Best Fit Interview: Way Out West's Niklas Lundell
The sheer amount of festivals that exist this weekend, let alone this year, is enough to make this live editor’s eyes twitch and just about anyone’s head spin: Norway has Øya, Budapest has Sziget, France has La Route Du Rock, Finland has Flow (they all have incredible, and at times incredibly similar bills) and we haven’t even warmed up to our main event yet, Sweden’s Way Out West. Born in 2007 out of “boredom”, the sixth annual festival is kicking off right about now in Gothenburg, and to honour its stunning line-up, we caught up with organiser Niklas Lundell to chat beginnings, bests and why Gothenburg’s Slottsskogen park and the city of Gothenburg presents such a special setting.
Speaking to Lundell, I get the impression that the weekend’s humble two day beginnings emerged from the same festival spring as the best of its contemporaries; through the perfect blend of boredom, frustration, excitement and ultimately, a genuine love music. “We wanted to present the kind of festival that wasn’t around in our region at that time” he explains “the kind of festivals we travelled to ourselves; whether they were in Barcelona or Texas, we wanted to give people an urban experience.” Keeping things close to home meant there was added value for them, and early line ups of Erykah Badu, Primal Scream and Manu Chao helped establish the festival as a musically diverse weekend.

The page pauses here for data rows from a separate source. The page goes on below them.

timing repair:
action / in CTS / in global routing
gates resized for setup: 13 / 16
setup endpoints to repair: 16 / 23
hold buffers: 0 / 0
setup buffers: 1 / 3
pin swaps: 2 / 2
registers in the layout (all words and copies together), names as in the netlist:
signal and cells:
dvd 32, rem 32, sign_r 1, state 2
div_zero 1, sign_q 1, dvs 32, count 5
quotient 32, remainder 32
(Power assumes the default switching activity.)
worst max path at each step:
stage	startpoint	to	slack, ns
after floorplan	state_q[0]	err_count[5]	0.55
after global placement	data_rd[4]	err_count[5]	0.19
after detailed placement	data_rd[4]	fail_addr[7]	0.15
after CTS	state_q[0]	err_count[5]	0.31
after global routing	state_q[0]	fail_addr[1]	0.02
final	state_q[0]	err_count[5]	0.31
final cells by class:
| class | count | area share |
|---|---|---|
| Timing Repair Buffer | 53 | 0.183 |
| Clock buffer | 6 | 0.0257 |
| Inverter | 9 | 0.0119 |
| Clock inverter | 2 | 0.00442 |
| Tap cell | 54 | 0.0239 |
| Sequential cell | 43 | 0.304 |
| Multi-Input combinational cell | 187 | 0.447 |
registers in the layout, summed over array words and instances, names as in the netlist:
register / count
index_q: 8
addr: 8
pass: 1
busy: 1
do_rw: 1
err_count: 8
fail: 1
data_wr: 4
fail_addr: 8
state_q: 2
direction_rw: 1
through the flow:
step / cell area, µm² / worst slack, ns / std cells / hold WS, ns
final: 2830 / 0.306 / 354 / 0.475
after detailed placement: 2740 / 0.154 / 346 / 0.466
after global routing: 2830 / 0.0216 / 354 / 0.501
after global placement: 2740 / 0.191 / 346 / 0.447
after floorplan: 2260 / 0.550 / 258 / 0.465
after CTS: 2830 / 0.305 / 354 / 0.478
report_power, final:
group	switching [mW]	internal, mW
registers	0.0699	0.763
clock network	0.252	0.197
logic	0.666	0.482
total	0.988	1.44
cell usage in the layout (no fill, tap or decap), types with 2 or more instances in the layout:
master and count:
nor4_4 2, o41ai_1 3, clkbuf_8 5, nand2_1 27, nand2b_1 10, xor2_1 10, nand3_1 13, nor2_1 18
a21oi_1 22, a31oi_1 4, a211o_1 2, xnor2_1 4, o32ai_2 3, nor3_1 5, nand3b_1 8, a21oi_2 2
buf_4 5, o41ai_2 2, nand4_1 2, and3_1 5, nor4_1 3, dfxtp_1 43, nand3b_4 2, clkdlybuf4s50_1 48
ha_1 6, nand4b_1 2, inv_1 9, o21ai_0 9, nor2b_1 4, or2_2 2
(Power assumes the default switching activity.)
--- src/rtl/fwd_select.sv ---
// fwd_select: resolves one source operand against the producer stages.
// The youngest match (lowest k) wins; in interlock mode any match hazards the slot.
module fwd_select
    import rv32i_fwd_pkg::*;
#(
    parameter int XLEN    = 32,
    parameter int NUM_FWD = 3,
    parameter bit FWD_EN  = 1'b1
) (
    input  reg_idx_t                 rs_i,
    input  logic [XLEN-1:0]          rf_rdata_i,
    input  logic [NUM_FWD-1:0]       fwd_valid_i,
    input  logic [NUM_FWD-1:0]       fwd_wb_i,
    input  logic [NUM_FWD*5-1:0]     fwd_rd_i,
    input  logic [NUM_FWD*XLEN-1:0]  fwd_data_i,
    input  logic [NUM_FWD-1:0]       fwd_data_rdy_i,
    output resolve_t                 res_o
);
    logic [NUM_FWD-1:0] match;

    for (genvar k = 0; k < NUM_FWD; k++) begin : g_match
        assign match[k] = fwd_valid_i[k] && fwd_wb_i[k] && fwd_rd_i[5*k +: 5] == rs_i && rs_i != REG_X0;
    end

    // Walk oldest to youngest so the youngest match overrides.
    always_comb begin
        res_o = '0;
        res_o.value[XLEN-1:0] = (rs_i == REG_X0) ? '0 : rf_rdata_i;
        for (int k = NUM_FWD - 1; k >= 0; k--) begin
            if (match[k]) begin
                res_o.from_fwd        = 1'b1;
                res_o.src_idx         = SRC_IDX_W'(k);
                res_o.value[XLEN-1:0] = FWD_EN ? fwd_data_i[XLEN*k +: XLEN] : rf_rdata_i;
                res_o.hazard          = !FWD_EN || !fwd_data_rdy_i[k];
            end
        end
    end
endmodule
==> src/rtl/rca_pipe_addsub_if.sv <==
// rtl/rca_pipe_addsub_if.sv - operand/result handshake bundle for the pipelined adder/subtractor
interface rca_pipe_addsub_if #(
    parameter int WIDTH = 16
);
    logic             in_valid;
    logic             in_ready;
    logic [WIDTH-1:0] a;
    logic [WIDTH-1:0] b;
    logic             cin;
    logic             sub;
    logic             out_valid;
    logic             out_ready;
    logic [WIDTH-1:0] sum;
    logic             cout;
    logic             ovf;

    modport master (
        output in_valid, a, b, cin, sub, out_ready,
        input  in_ready, out_valid, sum, cout, ovf
    );

    modport slave (
        input  in_valid, a, b, cin, sub, out_ready,
        output in_ready, out_valid, sum, cout, ovf
    );
endinterface

==> src/rtl/rca_pipe_addsub.sv <==
// rtl/rca_pipe_addsub.sv - pipelined ripple-carry adder/subtractor, one CHUNK-bit slice per stage
module rca_pipe_addsub #(
    parameter int WIDTH  = 16,
    parameter int STAGES = 4
) (
    input  logic               clk,
    input  logic               rst_n,
    rca_pipe_addsub_if.slave   bus
);
    localparam int CHUNK = WIDTH / STAGES;
    localparam int LAST  = STAGES - 1;

    logic             adv;
    logic [WIDTH-1:0] b_eff;
    logic             cin_eff;

    // The whole pipe moves as one: a stalled consumer freezes every stage.
    assign adv          = bus.out_ready | ~bus.out_valid;
    assign bus.in_ready = adv;

    // Subtraction is folded into the first slice: invert B once, force carry-in.
    assign b_eff   = bus.sub ? ~bus.b : bus.b;
    assign cin_eff = bus.sub | bus.cin;

    for (genvar k = 0; k < STAGES; k++) begin : stage
        localparam int DONE = (k + 1) * CHUNK;
        localparam int REM  = WIDTH - DONE;

        logic             valid_in;
        logic             carry_in;
        logic [CHUNK-1:0] a_s;
        logic [CHUNK-1:0] b_s;
        logic [DONE-1:0]  sum_new;
        logic [CHUNK:0]   c;
        logic [CHUNK-1:0] s;
        logic             load;

        logic             valid_d, valid_q;
        logic [DONE-1:0]  sum_d, sum_q;
        logic             carry_d, carry_q;

        if (k == 0) begin : g_src
            assign valid_in = bus.in_valid;
            assign carry_in = cin_eff;
            assign a_s      = bus.a[CHUNK-1:0];
            assign b_s      = b_eff[CHUNK-1:0];
            assign sum_new  = s;
        end else begin : g_src
            assign valid_in = stage[k-1].valid_q;
            assign carry_in = stage[k-1].carry_q;
            assign a_s      = stage[k-1].g_opnd.a_q[CHUNK-1:0];
            assign b_s      = stage[k-1].g_opnd.b_q[CHUNK-1:0];
            assign sum_new  = {s, stage[k-1].sum_q};
        end

        always_comb begin
            c    = '0;
            s    = '0;
            c[0] = carry_in;
            for (int i = 0; i < CHUNK; i++) begin
                s[i]   = a_s[i] ^ b_s[i] ^ c[i];
                c[i+1] = (a_s[i] & b_s[i]) | (c[i] & (a_s[i] ^ b_s[i]));
            end
        end

        // Data registers only load on a real operation so results hold across bubbles.
        assign load = adv & valid_in;

        always_comb begin
            valid_d = adv ? valid_in : valid_q;
            sum_d   = load ? sum_new : sum_q;
            carry_d = load ? c[CHUNK] : carry_q;
        end

        always_ff @(posedge clk) begin
            if (!rst_n) begin
                valid_q <= 1'b0;
                sum_q   <= '0;
                carry_q <= 1'b0;
            end else begin
                valid_q <= valid_d;
                sum_q   <= sum_d;
                carry_q <= carry_d;
            end
        end

        if (REM > 0) begin : g_opnd
            logic [REM-1:0] a_nxt, b_nxt;
            logic [REM-1:0] a_d, a_q;
            logic [REM-1:0] b_d, b_q;

            if (k == 0) begin : g_nxt
                assign a_nxt = bus.a[WIDTH-1:CHUNK];
                assign b_nxt = b_eff[WIDTH-1:CHUNK];
            end else begin : g_nxt
                assign a_nxt = stage[k-1].g_opnd.a_q[CHUNK +: REM];
                assign b_nxt = stage[k-1].g_opnd.b_q[CHUNK +: REM];
            end

            always_comb begin
                a_d = load ? a_nxt : a_q;
                b_d = load ? b_nxt : b_q;
            end

            always_ff @(posedge clk) begin
                if (!rst_n) begin
                    a_q <= '0;
                    b_q <= '0;
                end else begin
                    a_q <= a_d;
                    b_q <= b_d;
                end
            end
        end

        if (k == LAST) begin : g_last
            logic ovf_d, ovf_q;

            // Signed overflow: carry into the MSB disagrees with carry out of it.
            always_comb begin
                ovf_d = load ? (c[CHUNK] ^ c[CHUNK-1]) : ovf_q;
            end

            always_ff @(posedge clk) begin
                if (!rst_n) begin
                    ovf_q <= 1'b0;
                end else begin
                    ovf_q <= ovf_d;
                end
            end
        end
    end

    assign bus.out_valid = stage[LAST].valid_q;
    assign bus.sum       = stage[LAST].sum_q;
    assign bus.cout      = stage[LAST].carry_q;
    assign bus.ovf       = stage[LAST].g_last.ovf_q;
endmodule

==> src/flat_wrapper.sv <==
// flat-port wrapper written by rule: the top's interface ports become plain ports
module rca_pipe_addsub_flat 
#(
    parameter int WIDTH  = 16,
    parameter int STAGES = 4
)
  (clk, rst_n, bus_in_valid, bus_a, bus_b, bus_cin, bus_sub, bus_out_ready, bus_in_ready, bus_out_valid, bus_sum, bus_cout, bus_ovf);
  rca_pipe_addsub_if #(.WIDTH(WIDTH)) bus_i ();
  input  logic clk;
  input  logic rst_n;
  input wire logic [$bits(bus_i.in_valid)-1:0] bus_in_valid;
  input wire logic [$bits(bus_i.a)-1:0] bus_a;
  input wire logic [$bits(bus_i.b)-1:0] bus_b;
  input wire logic [$bits(bus_i.cin)-1:0] bus_cin;
  input wire logic [$bits(bus_i.sub)-1:0] bus_sub;
  input wire logic [$bits(bus_i.out_ready)-1:0] bus_out_ready;
  output wire logic [$bits(bus_i.in_ready)-1:0] bus_in_ready;
  output wire logic [$bits(bus_i.out_valid)-1:0] bus_out_valid;
  output wire logic [$bits(bus_i.sum)-1:0] bus_sum;
  output wire logic [$bits(bus_i.cout)-1:0] bus_cout;
  output wire logic [$bits(bus_i.ovf)-1:0] bus_ovf;
  assign bus_i.in_valid = bus_in_valid;
  assign bus_i.a = bus_a;
  assign bus_i.b = bus_b;
  assign bus_i.cin = bus_cin;
  assign bus_i.sub = bus_sub;
  assign bus_i.out_ready = bus_out_ready;
  assign bus_in_ready = bus_i.in_ready;
  assign bus_out_valid = bus_i.out_valid;
  assign bus_sum = bus_i.sum;
  assign bus_cout = bus_i.cout;
  assign bus_ovf = bus_i.ovf;
  rca_pipe_addsub #(.WIDTH(WIDTH), .STAGES(STAGES)) u_core (.clk(clk), .rst_n(rst_n), .bus(bus_i));
endmodule
==> config.mk <==
export PLATFORM = sky130hd
export DESIGN_NAME = rca_pipe_addsub_flat
export DESIGN_NICKNAME = d
export VERILOG_FILES = /design/src/rtl/rca_pipe_addsub_if.sv /design/src/rtl/rca_pipe_addsub.sv /design/src/flat_wrapper.sv
export SDC_FILE = /design/constraint.sdc
export NUM_CORES = 1
export LEC_CHECK = 0
export ABC_CLOCK_PERIOD_IN_PS = 6600
export BUFFER_PORTS_ARGS = -buffer_cell sky130_fd_sc_hd__buf_2
export CAP_MARGIN = 20
export CORE_MARGIN = 2
export CORE_UTILIZATION = 40
export DETAILED_ROUTE_END_ITERATION = 6
export GPL_TIMING_DRIVEN = 1
export PLACE_DENSITY = 0.62
export REMOVE_ABC_BUFFERS = 1
export SYNTH_ARGS = -nofsm -noshare
export SYNTH_HDL_FRONTEND = slang
export SYNTH_SLANG_ARGS = --single-unit
==> constraint.sdc <==
create_clock -name clk -period 6.6 [get_ports clk]
set_input_delay 0.33 -clock clk [delete_from_list [all_inputs] [get_ports clk]]
set_output_delay 0.33 -clock clk [all_outputs]
set_load 0.005 [all_outputs]
== Word-level counts from Yosys, hierarchy flattened ==
Index checks and enable logic that the tools add are counted.
Cells by class
  muxes and demuxes: 1
  bitwise gates (word level): 89
Operators with widths (count)
  bitwise AND 1 bit: 36
  XOR 1 bit: 33
  OR 1 bit: 18
  2-to-1 mux 16 bit: 1
  NOT 16 bit: 1
  NOT 1 bit: 1
Storage, ports and cells
  flip-flop bits (word level): 97
  bits of input ports: 38
  word-level logic and storage cells: 109

== Logic depth before layout (Yosys ltp) ==
Gate-level depths: netlist (run 1).
  depth in word-level cells: 11
  depth in mapped cells: 11
  mapped depth without buffers: 10

== Worst setup path before layout (run 1) ==
Ideal clock, no wire load.
  path type: input port to flip-flop
  start: in bus_sub
  end: reg u_core.stage[0].sum_q[3]
  setup time: 0.119 ns
  arrival time: 2.460 ns
  required time: 6.481 ns
  setup slack: 4.021 ns
  stages: 11
  cell sequence: buf_2 > buf_4 > xor2_1 > fa_1 > inv_1 > fa_1 > fa_1 > inv_1 > fa_1 > nand2_1 > mux2i_1
On the way
  word-level cells in the longest chain between the ends: 9
  elaborated cells on any way between the ends: 16
Ends and longest elaborated chain
  from (decl): RTL line flat_wrapper.sv:15  | input wire logic [$bits(bus_i.sub)-1:0] bus_sub;
  2-to-1 mux 16 bit: RTL line rca_pipe_addsub.sv:22  | assign b_eff = bus.sub ? ~bus.b : bus.b;
  XOR 1 bit: RTL line rca_pipe_addsub.sv:62  | c[i+1] = (a_s[i] & b_s[i]) | (c[i] & (a_s[i] ^ b_s[i]));
  bitwise AND 1 bit: RTL line rca_pipe_addsub.sv:62
  OR 1 bit: RTL line rca_pipe_addsub.sv:62
  bitwise AND 1 bit: RTL line rca_pipe_addsub.sv:62
  OR 1 bit: RTL line rca_pipe_addsub.sv:62
  bitwise AND 1 bit: RTL line rca_pipe_addsub.sv:62
  OR 1 bit: RTL line rca_pipe_addsub.sv:62
  XOR 1 bit *: RTL line rca_pipe_addsub.sv:61  | s[i] = a_s[i] ^ b_s[i] ^ c[i];
  via u_core.stage[0].s[3]: RTL line rca_pipe_addsub.sv:35  | logic [CHUNK-1:0] s;
  to (signal assigned): RTL line rca_pipe_addsub.sv:82  | sum_q <= sum_d;
  to (decl): RTL line rca_pipe_addsub.sv:39  | logic [DONE-1:0] sum_d, sum_q;
Mark *: on every way through the listed nets, which the timed path passes. The rest lies on a longest branch.
A chain may end at the register's enable or synchronous reset.

== Worst setup path in the final report (run 1) ==
Same ends and word-level chain as after synthesis.

==> metrics.cfg, run 1 <==
[sta]
max_slew_margin_pct=38.27
fmax_mhz=411.2
setup_viol=0
fin_ws_ps=4168
skew_ps=8.884
fin_tns_setup_ps=0
finalCritPeriodShare_pct=36.84
fin_crit_ps=2432
rsz0062_at_grt=no
hold_viol_final=0
final_max_slew_viol_count=0
tightest_slew_ps=926.0

[yosys]
synthDistinctLibCells=27
synth_seq_cells=97
yosys-top-cells-area=dfxtp_1 47%, mux2i_1 12%, fa_1 7.7%, nand2_1 7.6%, a21oi_1 3.8%
ys_seq_area_share_pct=46.56
synth_area_mm2=0.004170
synth_cells=431
synth.avg_cell_area_um2=9.676
yosysWarnings=0
synth_top_area_share_pct=46.56
synth.largest_area_cell=dfxtp_1

[critical_path]
critPathRequiredTime_ps=6830
worstPathCellList=buf_2, xor2_1, fa_1, inv_1, fa_1, fa_1, inv_1, fa_1, nand2_1, mux2i_1
crit_buf_inv=3
cp_max_fo=17
cp-start-kind=input pin
slowest_delay_ps=410
cp_slowest_cell=buf_2
cp_common_cell=fa_1
crit_type=in -> reg
cp-end-kind=flip-flop
cp_top_family=adder cells
cp.arrival_ps=2670

[place]
portBuffers=57
routabilityCongestion=0.7223
dp_hpwl_mm=5.350
pre_cts_ws_ps=3785

[routing]
wl_per_cell_um=13.81
first_pass_iters=4
vias_per_cell=4.896
dr_total_vias=2977
totalWireLength_mm=8.397
dr.first_iter.drc_count=108
ant_nets=0
drc=0

[job]
maxCapViolCount=0

[clock_tree]
clk_latency_ps=360
cts_buffer_depth=2
post_cts_resized=0
cts_tree=yes
root_buffer=clkbuf_8
clk_pin_slew_worst_paths_ps=90
cts_max_level=3
cts_setup_buffers=0
postCtsHoldBufs=0
numCtsBuffers=9
cts_sinks=97

[power_and_ir_drop]
power.leakage_nw=1.840
powerDensity_mw_per_mm2=245.5
vdd_drop_max_mv=0.1117

[floorplan]
num_io_pins=58
chipHeight_um=106.1
core_area_mm2=0.01023
die_x_um=106.1
rows=37
die-area_mm2=0.01126
start_util_pct=40.76

[cells_and_area]
final_nets=521
syn_to_final_growth_pct=13.26
n_antenna_cell=0
drive_gt1_share_pct=18.64

[global_routing]
grt_usage_pct=16.12
grt_pass1_vias=3180
overflow=0
grt_pass1_wl_mm=14.55
grt_max_degree=95
antenna_found_initial=0

[hold_path]
hp-class=in -> reg

[status]
status=finished, final reports clean

## worst paths after layout
check,start,to,slack [ps],cells past startpoint
worst max register to register,u_core.stage[2].g_opnd.b_q[0],u_core.bus.sum[15],4270,8
worst min-delay path,bus_a[13],u_core.stage[0].g_opnd.a_q[9],210,3
worst max-delay path,bus_sub,u_core.stage[0].sum_q[3],4170,10
worst min register to register,u_core.bus.sum[2],u_core.bus.sum[2],460,2
## power by group
part	leakage [nW]	internal [mW]	switching (mW)	total (mW)
clock network	0.113	0.225	0.203	0.428
registers	0.791	0.609	0.0135	0.622
logic	0.936	0.0474	0.0621	0.109
## tightest hold or removal path: cells and delay by family
| kind | cells | cell delay (ps) |
|---|---|---|
| simple gates | 1 | 40 |
| buf+inv | 1 | 90 |
| mux | 1 | 50 |
## synthesized netlist by cell type
cell type  instances
dfxtp_1           97
nand2_1           84
mux2i_1           49
a21oi_1           32
inv_1             26
a211oi_1          19
o21ai_0           19
fa_1              16
nand4_1           16
xnor2_1           15
clkbuf_1          14
buf_2             11
buf_6              6
nand3_1            5
a211oi_2           4
and2_1             2
buf_1              2
buf_4              2
clkbuf_2           2
o31ai_2            2
xor2_1             2
and2_4             1
clkinv_1           1
inv_4              1
nor2_1             1
nor2b_2            1
or2_2              1
## layout by cell type (no fill, tap or decap), drive strengths merged
master    count
inv          28
bufinv        2
or2           1
o21ai        19
and2          3
clkbuf       10
nand3         5
a211oi       23
nor2          1
clkinv        3
dfxtp        97
buf          62
a21oi        32
o31ai         2
clkinvlp      1
xnor2        15
fa           16
xor2          2
nor2b         1
nand2        84
nand4        16
mux2i        49
## cell families (layout without fill, tap and decap cells)
logic type	Yosys count	after routing	synth area share, %
AOI/OAI and AO/OA	76	76	11.34
xor gates and xnor gates	17	17	3.571
adders and majority gates	16	16	7.681
buffers and inverters	65	106	7.560
DFF	97	97	46.56
muxes	49	49	11.76
and+or+nand+nor	111	111	11.52
## flip-flops by register name, indices dropped and copies added, names as in the netlist
signal / count
u_core.stage.carry_q: 3
u_core.stage.g_opnd.a_q: 24
u_core.bus.sum: 16
u_core.stage.valid_q: 3
u_core.bus.out_valid: 1
u_core.stage.sum_q: 24
u_core.stage.g_opnd.b_q: 24
u_core.bus.ovf: 1
u_core.bus.cout: 1
## per-stage QoR
| stage | utilization (%) | hold slack (ps) | power (mW) | cells | area (um2) |
|---|---|---|---|---|---|
| floorplan | - | 434.7 | 0.6976 | 394 | 3963 |
| global placement | 43.33 | 441.0 | 0.7389 | 589 | 4433 |
| detailed placement | 43.60 | 445.2 | 0.7447 | 590 | 4461 |
| CTS | 45.82 | 193.6 | 1.171 | 606 | 4688 |
| global route | 46.17 | 190.1 | 1.215 | 608 | 4723 |
| finish | 46.17 | 207.3 | 1.159 | 608 | 4723 |
## layout make-up
class	count	area, um2
fillers	997	5508
flip-flops and latches	97	1942
multi-input cells	269	1913
repair buffers	62	362.8
well taps	136	170.2
clock buffers	10	137.6
inverters	28	107.6
clock inverters	6	90.09
## per-layer routing
layer / track usage, % / share of wire (%) / vias to the layer above
met2: 28.66 / 49 / 49
met1: 19.50 / 47 / 1400
li1: - / - / 1514
met5: 0 / 0 / -
met3: 2.452 / 2.6 / 14
met4: 6.297 / 1.9 / 0
(Power assumes the default switching activity.)
==> inputs of run 2 (changes only) <==
ABC_CLOCK_PERIOD_IN_PS = 2270   (was 6600)
clock period = 2.27 ns   (was 6.6 ns; I/O delays follow)
==> run 2 against run 1 <==
  * Critical path depth down 2
  * Via count increased by 3.9%
  * Global-route usage fell by 0.095 points
  * Critical endpoint is now u_core.bus.sum[15]
  * First-iteration DRC count fell by 15%
  * Clock skew grew 2.7 ps
  * Sequential share of layout area down 1.3 points
  * Critical path type is now reg -> reg
  * Setup slack lost 4100 ps
  * Wire length up 3.6%
==> metrics.cfg, run 2 (same netlist as run 1, synthesis figures left out) <==
[sta]
rsz0062_at_grt=no
fin_crit_ps=2176
fin_ws_ps=94.05  ; -4074 ps
finalCritPeriodShare_pct=95.86
max_slew_margin_pct=56.19  ; +18 points
skew_ps=11.62  ; +2.733 ps
fin_tns_setup_ps=0  ; unchanged
final_max_slew_viol_count=0  ; unchanged
fmax_mhz=459.6
setup_viol=0  ; unchanged
fin_hold_ws_ps=36.70  ; -170.6 ps
hold_viol_final=0  ; unchanged
tightest_slew_ps=657.2  ; -268.8 ps

[critical_path]
startpoint=u_core.stage[2].g_opnd.a_q[0]
cp.arrival_ps=2470  ; -200 ps
cp-start-kind=flip-flop
r2r_start=u_core.stage[2].g_opnd.a_q[0]
crit_type=reg -> reg
cp-end-kind=flip-flop
cp_max_fo=2  ; -15
critPathRequiredTime_ps=2560  ; -4270 ps

[place]
dp_cells=601  ; +1.9%
dpl-instance-area_mm2=0.004531  ; +1.6%
pre_cts_ws_ps=-13.93  ; -3799 ps
routabilityCongestion=0.7854  ; +8.7%
dp_hpwl_mm=5.700  ; +6.6%
portBuffers=57  ; unchanged

[cells_and_area]
utilization_pct=47.74  ; +1.6 points
final_nets=542  ; +4.0%
drive_gt1_share_pct=22.11  ; +3.5 points
syn_to_final_growth_pct=17.13
finalNonFillerCells=629  ; +3.5%
n_antenna_cell=0  ; unchanged
n_fill_cell=964  ; -3.3%
final_cell_mix=96 x dfxtp_1, 84 x nand2_1, 57 x buf_2
design_area_mm2=0.004885  ; +3.4%
reg_top3=u_core.stage.g_opnd.a_q: 24 flops, u_core.stage.g_opnd.b_q: 24 flops, u_core.stage.sum_q: 24 flops
final_common_cell=dfxtp_1

[global_routing]
grt_max_degree=54  ; -43%
antenna_found_initial=0  ; unchanged
overflow=0  ; unchanged
grt_usage_pct=16.03  ; -0.095 points
grt_pass1_wl_mm=14.35  ; -1.3%
grt_pass1_vias=3096  ; -2.6%

[clock_tree]
cts_setup_buffers=0  ; unchanged
clk_pin_slew_worst_paths_ps=90  ; about the same
root_buffer=clkbuf_8
cts_tree=yes
cts_buffer_depth=2  ; unchanged
clk_latency_ps=360  ; about the same
cts_sinks=97  ; unchanged
numCtsBuffers=9  ; unchanged
cts_max_level=3  ; unchanged

[floorplan]
core_area_mm2=0.01023  ; unchanged
start_util_pct=40.76  ; unchanged
die-area_mm2=0.01126  ; unchanged
num_io_pins=58  ; unchanged
die_x_um=106.1  ; unchanged
rows=37  ; unchanged
chipHeight_um=106.1  ; unchanged

[routing]
vias_per_cell=4.916  ; +0.40%
drc=0  ; unchanged
dr.first_iter.drc_count=92  ; -15%
totalWireLength_mm=8.701  ; +3.6%
dr_total_vias=3092  ; +3.9%
ant_nets=0  ; unchanged
wl_per_cell_um=13.83  ; +0.16%
first_pass_iters=5  ; +1

[status]
status=finished, final reports clean

[hold_path]
hp-class=in -> reg
worstHoldStart=bus_b[10]

[power_and_ir_drop]
vdd_drop_max_mv=0.2668  ; +140%
power.leakage_nw=1.918  ; +4.2%
powerDensity_mw_per_mm2=677.0  ; +180%
total_power_mw=3.307  ; +190%

[job]
maxCapViolCount=0  ; unchanged

## run 2: cell types whose count changed in the layout (fill, tap and decap cells not counted), moves of 3 or more
cell	change
buf_4	+11
dlygate4sd3_1	+11
fa_1	-5
fa_2	+5
inv_1	-3
inv_2	+3
## run 2: worst max-delay path, stage by stage, from the launching register on
cell	delay (ps)
dfxtp_1	320
inv_1	70
fa_2	200
inv_2	40
fa_2	390
fa_2	390
inv_1	80
fa_2	440
a211oi_2	170
## run 2: where the power goes
group          internal (mW)  total, mW  switching [mW]
registers               1.77       1.80          0.0317
logic                  0.153      0.344           0.191
clock network          0.566       1.16           0.595
total                   2.49       3.31           0.817
## run 2: area by class of cell
| type | instances | area (um2) | area share (%) |
|---|---|---|---|
| clock inverter | 5 | 53.80 | 1.101 |
| tap | 136 | 170.2 | 3.484 |
| clock buffer | 11 | 151.4 | 3.099 |
| sequential | 97 | 1943 | 39.78 |
| multi-input combinational | 269 | 1936 | 39.63 |
| inverter | 28 | 107.6 | 2.203 |
| timing repair buffer | 83 | 523.0 | 10.71 |
## run 2: repair_timing
item / CTS / global route
hold buffers: 11 / 0
endpoints found under the hold margin: 11 / 0
setup endpoints to repair: 1 / 3
gates resized for setup: 1 / 10
## run 2: layer usage
layer | up-vias | routed length, um | global-route usage, %
met5 | - | 0 | 0
met4 | 0 | 190 | 7.989
met3 | 14 | 334 | 2.452
met2 | 56 | 4243 | 27.06
met1 | 1477 | 3933 | 19.87
li1 | 1545 | - | -
## run 2: path summary, 6_finish.rpt
path / end / slack (ps) / cells past startpoint
setup / recovery: u_core.bus.sum[15] / 90 / 8
hold / removal: u_core.stage[0].g_opnd.b_q[6] / 40 / 3
setup reg to reg: u_core.bus.sum[15] / 90 / 8
hold reg to reg: u_core.bus.sum[2] / 460 / 2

The energy and enthusiasm for this year’s festival and for what they are doing right now is so clearly at the forefront “What’s up with this rear-view mirror perspective?!” Lundell protests as I ask him about the festival’s history “We want to be in the present time!” Although he does indulge me with a few tales from the festival’s five year history including, although I’m sure not limited to “Kanye West’s soundcheck in 2007, a blue grass band performing Big Star’s ‘Way Out West’ (of course) while people are walking off site after last curfew, kissing my ex during Prince performing ‘Purple Rain’ with…eh just ‘Purple Rain’ actually or just every time I hear the announcement “this year’s Way Out West is now open.”
Maintaining a sense of modesty by keeping their “awareness and environmentalism” along with the original spirit and ethos that looked to “combine the feeling of escaping your every day life with the fact of being in the city” has meant that Way Out West, whilst it has certainly grown “both in terms of capacity and engagement, with twice as many people and including both an art and film program”, has avoided escalating into a corporate behemoth.
With every looming, false start of a summer, the water cooler conversation fodder of a question “where are you going on holiday?” is slowly being replaced by “what festivals are you doing this year?” Talking to American counterparts, it feels like festival saturation is a uniquely UK/European situation, one that from local mad baths to foreign frolics brings with it as much brand driven consumption as it does wonderfully independent affairs. The competition for blockbuster headliners at the larger events feels fierce and the more than admirable desire to present a unique line-up at each, slightly naive but even in the occasional face of distilled quality, the fact that more and more people would rather invest their hard earned cash on a musical vacation rather than that classic ‘lounging by the pool’ option feels like a good thing.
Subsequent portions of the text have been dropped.